Knack was founded in 1971 as the first Dutch-language news magazine in the Belgium. The magazine was modelled on Time, Newsweek, Der Spiegel and L’Express. Knack has a left-liberal stance.

The owner of the magazine is Roularta Media Group. It is published weekly on Wednesdays. The headquarters of the magazine is in Brussels. It is Flemish equivalent of the French language news magazine Le Vif/L’Express which is also owned by Roularta Media Group. Both magazines are published by Roularta Printing, a subsidiary of the Roularta Media Group.

Knack has several supplements, Knack Weekend, Focus Knack and Mondiaal Nieuws, an alternative monthly news magazine. In 2010 Knack began to offer T'chin, a health supplement, together with its sister magazine Le Vif/L’Express.

==Circulation==
Knack had a circulation of 123,924 copies in 1998 and 126,303 copies in 1999. In 2001 the circulation of the magazine was 144,000 copies.

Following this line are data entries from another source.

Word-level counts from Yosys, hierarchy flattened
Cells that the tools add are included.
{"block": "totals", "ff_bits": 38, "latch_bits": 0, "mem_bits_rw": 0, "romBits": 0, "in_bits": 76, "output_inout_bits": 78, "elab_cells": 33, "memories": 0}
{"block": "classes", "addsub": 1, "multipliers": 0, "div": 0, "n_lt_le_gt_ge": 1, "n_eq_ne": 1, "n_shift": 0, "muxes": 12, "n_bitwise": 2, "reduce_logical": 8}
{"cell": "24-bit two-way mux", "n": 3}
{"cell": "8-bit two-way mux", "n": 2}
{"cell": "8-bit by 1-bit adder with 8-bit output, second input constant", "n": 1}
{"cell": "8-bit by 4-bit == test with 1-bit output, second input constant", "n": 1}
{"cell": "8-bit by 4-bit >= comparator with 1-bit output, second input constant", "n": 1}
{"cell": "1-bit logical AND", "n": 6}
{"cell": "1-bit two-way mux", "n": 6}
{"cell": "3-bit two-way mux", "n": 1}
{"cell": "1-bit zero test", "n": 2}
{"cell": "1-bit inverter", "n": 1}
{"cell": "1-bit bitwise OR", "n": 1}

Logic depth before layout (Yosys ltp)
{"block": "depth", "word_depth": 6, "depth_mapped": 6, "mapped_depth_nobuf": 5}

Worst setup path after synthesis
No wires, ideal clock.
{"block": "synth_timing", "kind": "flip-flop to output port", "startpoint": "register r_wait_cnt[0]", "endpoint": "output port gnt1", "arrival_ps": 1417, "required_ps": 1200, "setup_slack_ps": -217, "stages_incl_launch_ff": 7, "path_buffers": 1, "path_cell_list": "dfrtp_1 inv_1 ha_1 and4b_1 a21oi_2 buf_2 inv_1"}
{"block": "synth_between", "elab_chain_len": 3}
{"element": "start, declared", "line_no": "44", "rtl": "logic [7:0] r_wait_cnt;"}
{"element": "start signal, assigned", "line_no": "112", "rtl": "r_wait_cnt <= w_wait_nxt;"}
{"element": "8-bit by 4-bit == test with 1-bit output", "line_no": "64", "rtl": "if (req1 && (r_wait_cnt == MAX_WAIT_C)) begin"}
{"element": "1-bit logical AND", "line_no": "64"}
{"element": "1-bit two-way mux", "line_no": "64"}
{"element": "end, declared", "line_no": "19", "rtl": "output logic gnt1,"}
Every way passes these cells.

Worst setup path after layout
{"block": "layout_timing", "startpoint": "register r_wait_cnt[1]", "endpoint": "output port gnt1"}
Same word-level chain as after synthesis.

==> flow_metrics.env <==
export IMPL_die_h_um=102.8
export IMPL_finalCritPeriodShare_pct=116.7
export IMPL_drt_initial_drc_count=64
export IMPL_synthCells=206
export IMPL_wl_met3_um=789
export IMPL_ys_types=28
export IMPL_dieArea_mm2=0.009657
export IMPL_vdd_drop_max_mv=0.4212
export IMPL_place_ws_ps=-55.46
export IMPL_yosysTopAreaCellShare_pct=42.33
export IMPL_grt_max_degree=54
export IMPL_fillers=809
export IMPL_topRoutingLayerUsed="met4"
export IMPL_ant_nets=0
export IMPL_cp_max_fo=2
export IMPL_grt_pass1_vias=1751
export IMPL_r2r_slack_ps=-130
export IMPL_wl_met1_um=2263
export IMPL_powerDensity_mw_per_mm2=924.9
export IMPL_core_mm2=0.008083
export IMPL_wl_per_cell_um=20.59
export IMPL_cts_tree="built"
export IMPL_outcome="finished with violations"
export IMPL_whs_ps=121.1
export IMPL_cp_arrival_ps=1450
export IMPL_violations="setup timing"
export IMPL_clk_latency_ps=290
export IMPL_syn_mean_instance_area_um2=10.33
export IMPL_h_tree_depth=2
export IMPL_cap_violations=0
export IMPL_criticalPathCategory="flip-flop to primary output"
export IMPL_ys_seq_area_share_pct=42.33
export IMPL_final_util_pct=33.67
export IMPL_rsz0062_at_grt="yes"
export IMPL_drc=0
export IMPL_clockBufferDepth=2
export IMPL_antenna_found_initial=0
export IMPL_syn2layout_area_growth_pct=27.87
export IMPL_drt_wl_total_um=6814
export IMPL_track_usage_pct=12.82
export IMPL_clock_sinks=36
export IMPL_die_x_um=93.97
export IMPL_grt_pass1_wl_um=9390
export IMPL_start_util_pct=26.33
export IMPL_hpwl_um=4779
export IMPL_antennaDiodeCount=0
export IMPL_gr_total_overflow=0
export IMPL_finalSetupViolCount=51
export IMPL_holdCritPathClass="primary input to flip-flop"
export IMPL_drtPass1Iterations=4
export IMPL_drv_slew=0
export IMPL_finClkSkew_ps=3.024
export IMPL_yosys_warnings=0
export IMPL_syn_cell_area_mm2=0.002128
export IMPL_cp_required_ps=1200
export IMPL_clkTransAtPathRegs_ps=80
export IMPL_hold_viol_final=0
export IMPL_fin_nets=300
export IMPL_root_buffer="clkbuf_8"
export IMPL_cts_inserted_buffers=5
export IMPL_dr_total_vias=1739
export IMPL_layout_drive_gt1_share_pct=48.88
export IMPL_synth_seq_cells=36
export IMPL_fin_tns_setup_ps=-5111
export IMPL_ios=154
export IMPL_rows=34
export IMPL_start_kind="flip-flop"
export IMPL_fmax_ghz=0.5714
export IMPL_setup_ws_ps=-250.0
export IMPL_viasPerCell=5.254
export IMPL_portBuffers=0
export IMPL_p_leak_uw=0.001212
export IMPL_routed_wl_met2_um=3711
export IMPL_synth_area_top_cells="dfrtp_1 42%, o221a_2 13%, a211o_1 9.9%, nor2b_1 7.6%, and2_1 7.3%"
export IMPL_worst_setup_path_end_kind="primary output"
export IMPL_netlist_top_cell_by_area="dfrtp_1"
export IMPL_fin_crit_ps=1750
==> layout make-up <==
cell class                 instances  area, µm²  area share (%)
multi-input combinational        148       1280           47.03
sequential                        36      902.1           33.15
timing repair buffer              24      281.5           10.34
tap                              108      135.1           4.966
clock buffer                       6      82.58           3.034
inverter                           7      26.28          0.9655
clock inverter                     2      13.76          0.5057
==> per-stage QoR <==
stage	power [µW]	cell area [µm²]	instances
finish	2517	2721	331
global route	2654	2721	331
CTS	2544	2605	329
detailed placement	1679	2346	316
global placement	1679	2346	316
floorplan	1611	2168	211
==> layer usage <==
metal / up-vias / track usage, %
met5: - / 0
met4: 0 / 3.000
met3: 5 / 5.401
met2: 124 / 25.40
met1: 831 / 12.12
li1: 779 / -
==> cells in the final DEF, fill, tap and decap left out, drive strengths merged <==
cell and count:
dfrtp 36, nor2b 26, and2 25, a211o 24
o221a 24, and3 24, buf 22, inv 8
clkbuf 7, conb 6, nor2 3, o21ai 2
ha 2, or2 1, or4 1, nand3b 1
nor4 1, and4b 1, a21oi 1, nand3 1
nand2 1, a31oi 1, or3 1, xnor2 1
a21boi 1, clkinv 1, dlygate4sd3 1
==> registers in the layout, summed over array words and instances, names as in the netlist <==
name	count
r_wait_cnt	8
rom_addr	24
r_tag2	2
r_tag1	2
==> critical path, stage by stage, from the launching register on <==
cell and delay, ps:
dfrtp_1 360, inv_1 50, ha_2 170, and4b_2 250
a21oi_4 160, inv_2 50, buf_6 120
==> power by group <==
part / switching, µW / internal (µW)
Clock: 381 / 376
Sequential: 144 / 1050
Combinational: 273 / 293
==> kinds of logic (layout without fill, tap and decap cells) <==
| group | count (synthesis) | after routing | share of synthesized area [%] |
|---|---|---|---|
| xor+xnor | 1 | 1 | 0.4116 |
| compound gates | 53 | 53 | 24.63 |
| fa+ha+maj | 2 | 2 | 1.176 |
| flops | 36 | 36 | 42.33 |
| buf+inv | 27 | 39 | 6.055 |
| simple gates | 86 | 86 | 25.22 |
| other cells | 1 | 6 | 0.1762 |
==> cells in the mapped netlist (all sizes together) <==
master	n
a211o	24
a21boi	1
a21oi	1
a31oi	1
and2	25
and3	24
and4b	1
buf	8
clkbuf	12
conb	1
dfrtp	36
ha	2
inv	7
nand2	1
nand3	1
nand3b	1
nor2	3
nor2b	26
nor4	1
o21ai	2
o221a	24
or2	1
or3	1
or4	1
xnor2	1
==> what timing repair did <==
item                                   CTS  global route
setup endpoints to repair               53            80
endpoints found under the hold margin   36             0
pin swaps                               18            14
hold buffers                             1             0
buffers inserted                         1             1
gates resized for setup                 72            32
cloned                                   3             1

During the period of 2006-2007 Knack had a circulation of 142,000 copies. The circulation of the magazine was 141,678 copies in 2008 and 141,361 copies during the first quarter of 2009. The magazine had a circulation of 112,928 copies in 2010 and 110,423 copies in 2011. Its circulation was 103,298 copies in 2012. The 2013 circulation of the weekly was 104.542 copies.